Extracted information =
From an optimization exercise on the open Yosys and OpenROAD flow, aimed at a short achievable clock period and few clock cycles; shortcuts taken in it are not production practice.
The RTL was checked by simulation tests, not by an equivalence proof against the original design.
No activity file was given, so power comes from the tool's default toggle rates.

File: design/flow/design.v
typedef logic [8-1:0] DEFAULT_TYPE;
typedef logic [9-1:0] EXTEND_DEFAULT_TYPE;
typedef struct packed{
  DEFAULT_TYPE a;
  DEFAULT_TYPE sp;
  DEFAULT_TYPE flag;
} REGISTER_PACK_TYPE;
typedef enum logic [2:0] {
  RESET_STAGE
  , FETCH_OPERATION
  , DECODE
  , FETCH_IMMEDIATE
  , EXECUTE
  , WRITE_REGISTER
  , WRITE_MEMORY
} STAGE_TYPE;
typedef enum logic [1:0] {
  IDL_FETCH_OPERATION
  , BGN_FETCH_OPERATION
  , END_FETCH_OPERATION
} STAGE_FETCH_OPERATION_TYPE;
typedef enum logic [3:0] {
  IDL_FETCH_IMMEDIATE
  , BGN_FETCH_IMMEDIATE
  , END_FETCH_IMMEDIATE
  , WAIT_IMMEDIATE
  , LOAD_IMMEDIATE
  , WAIT_SRC_ADDR
  , LOAD_SRC_ADDR
  , WAIT_SRC
  , LOAD_SRC
  , WAIT_DST_ADDR
  , LOAD_DST_ADDR
  , WAIT_DST
  , LOAD_DST
} STAGE_FETCH_IMMEDIATE_TYPE;
typedef enum logic [4:0] {ADD, CMP, MOV, HLT, JMP, NOP, PUSH, POP, JO, JNO, JC, JNC, JZ, JNZ, JBE, JA, JS, JNS, JP, JNP, JL, JGE, JLE, JG} OPECODE_TYPE;
typedef enum logic [3:0] {
  REG_A
  , REG_SP
  , ADDRESS_REG_A
  , ADDRESS_REG_SP_PUSH
  , ADDRESS_REG_SP_POP
  , ADDRESS_REG_SP
  , ADDRESS_IMM
  , IMM
  , UNUSED
} OPERAND_TYPE;
typedef enum logic [3:0] {MEMORY_STAY, MEMORY_READ, MEMORY_WRITE} MEMORY_FLAG_TYPE;
typedef enum logic [1:0] {
  IDL_WRITE_MEMORY
  , BGN_WRITE_MEMORY
  , END_WRITE_MEMORY
} STAGE_WRITE_MEMORY_TYPE;
typedef struct packed{
  OPECODE_TYPE ope;
  OPERAND_TYPE src;
  OPERAND_TYPE dst;
} INSTRUCTION_PACK_TYPE;
module cpu( 
  input logic CLOCK
  , input logic RESET
  , input  logic [8-1:0] read_bus
  , output logic [3:0]          ctrl_bus
  , output logic [8-1:0] addr_bus
  , output logic [8-1:0] write_bus
  , output logic [8-1:0] OUT
);
  STAGE_TYPE stage;
  STAGE_FETCH_OPERATION_TYPE stage_fetch_operation;
  STAGE_FETCH_IMMEDIATE_TYPE stage_fetch_immediate;
  STAGE_WRITE_MEMORY_TYPE    stage_write_memory;
  DEFAULT_TYPE ip;
  DEFAULT_TYPE ope;
  INSTRUCTION_PACK_TYPE instruction;
  decoder decoder0(.*);
  REGISTER_PACK_TYPE register;
  DEFAULT_TYPE imm;
  DEFAULT_TYPE mem_src, imm_src_addr;
  DEFAULT_TYPE mem_dst, imm_dst_addr;
  DEFAULT_TYPE addr_immediate;
  DEFAULT_TYPE next_ip_immediate;
  DEFAULT_TYPE src;
  decoder_src decoder_src0(.*);
  DEFAULT_TYPE original_dst;
  update_original_dst update_original_dst0(.*);
  DEFAULT_TYPE dst, dst_register_flag;;
  alu alu0(.*);
  update_register_value update_register_value0(.*);
  DEFAULT_TYPE jmp;
  jmp_addr_bus jmp_addr_bus0(.*);
  DEFAULT_TYPE addr_write;
  MEMORY_FLAG_TYPE ctrl_bus_write;
  update_memory_write update_memory_write0(.*,
    .addr(addr_write),
    .ctrl_bus(ctrl_bus_write)
  );
  update_memory_addr_bus update_memory_addr_bus0(.*);
  update_memory_flag update_memory_flag0(.*);
  update_stage update_stage0(.*);
  DEFAULT_TYPE next_ip_operation;
  update_stage_fetch_operation update_stage_fetch_operation0(.*, .next_ip(next_ip_operation));
  update_ip  update_ip0(.*);
  update_stage_fetch_immediate update_stage_fetch_immediate0(.*,
    .next_ip(next_ip_immediate),
    .addr(addr_immediate)
  );
  assign OUT = register.a;
  logic flag_carry, flag_zero, flag_sign, flag_overflow, flag_underflow;
  assign flag_carry     = register.flag[0];
  assign flag_zero      = register.flag[1];
  assign flag_sign      = register.flag[2];
  assign flag_overflow  = register.flag[3];
  assign flag_underflow = register.flag[4];
endmodule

What is required =
Working from the data above, extract solely the lines from the one containing "DEFAULT_TYPE src;" through the one containing "jmp_addr_bus jmp_addr_bus0(.*);", exactly as they appear, both included.

Answer to the problem =
  DEFAULT_TYPE src;
  decoder_src decoder_src0(.*);
  DEFAULT_TYPE original_dst;
  update_original_dst update_original_dst0(.*);
  DEFAULT_TYPE dst, dst_register_flag;;
  alu alu0(.*);
  update_register_value update_register_value0(.*);
  DEFAULT_TYPE jmp;
  jmp_addr_bus jmp_addr_bus0(.*);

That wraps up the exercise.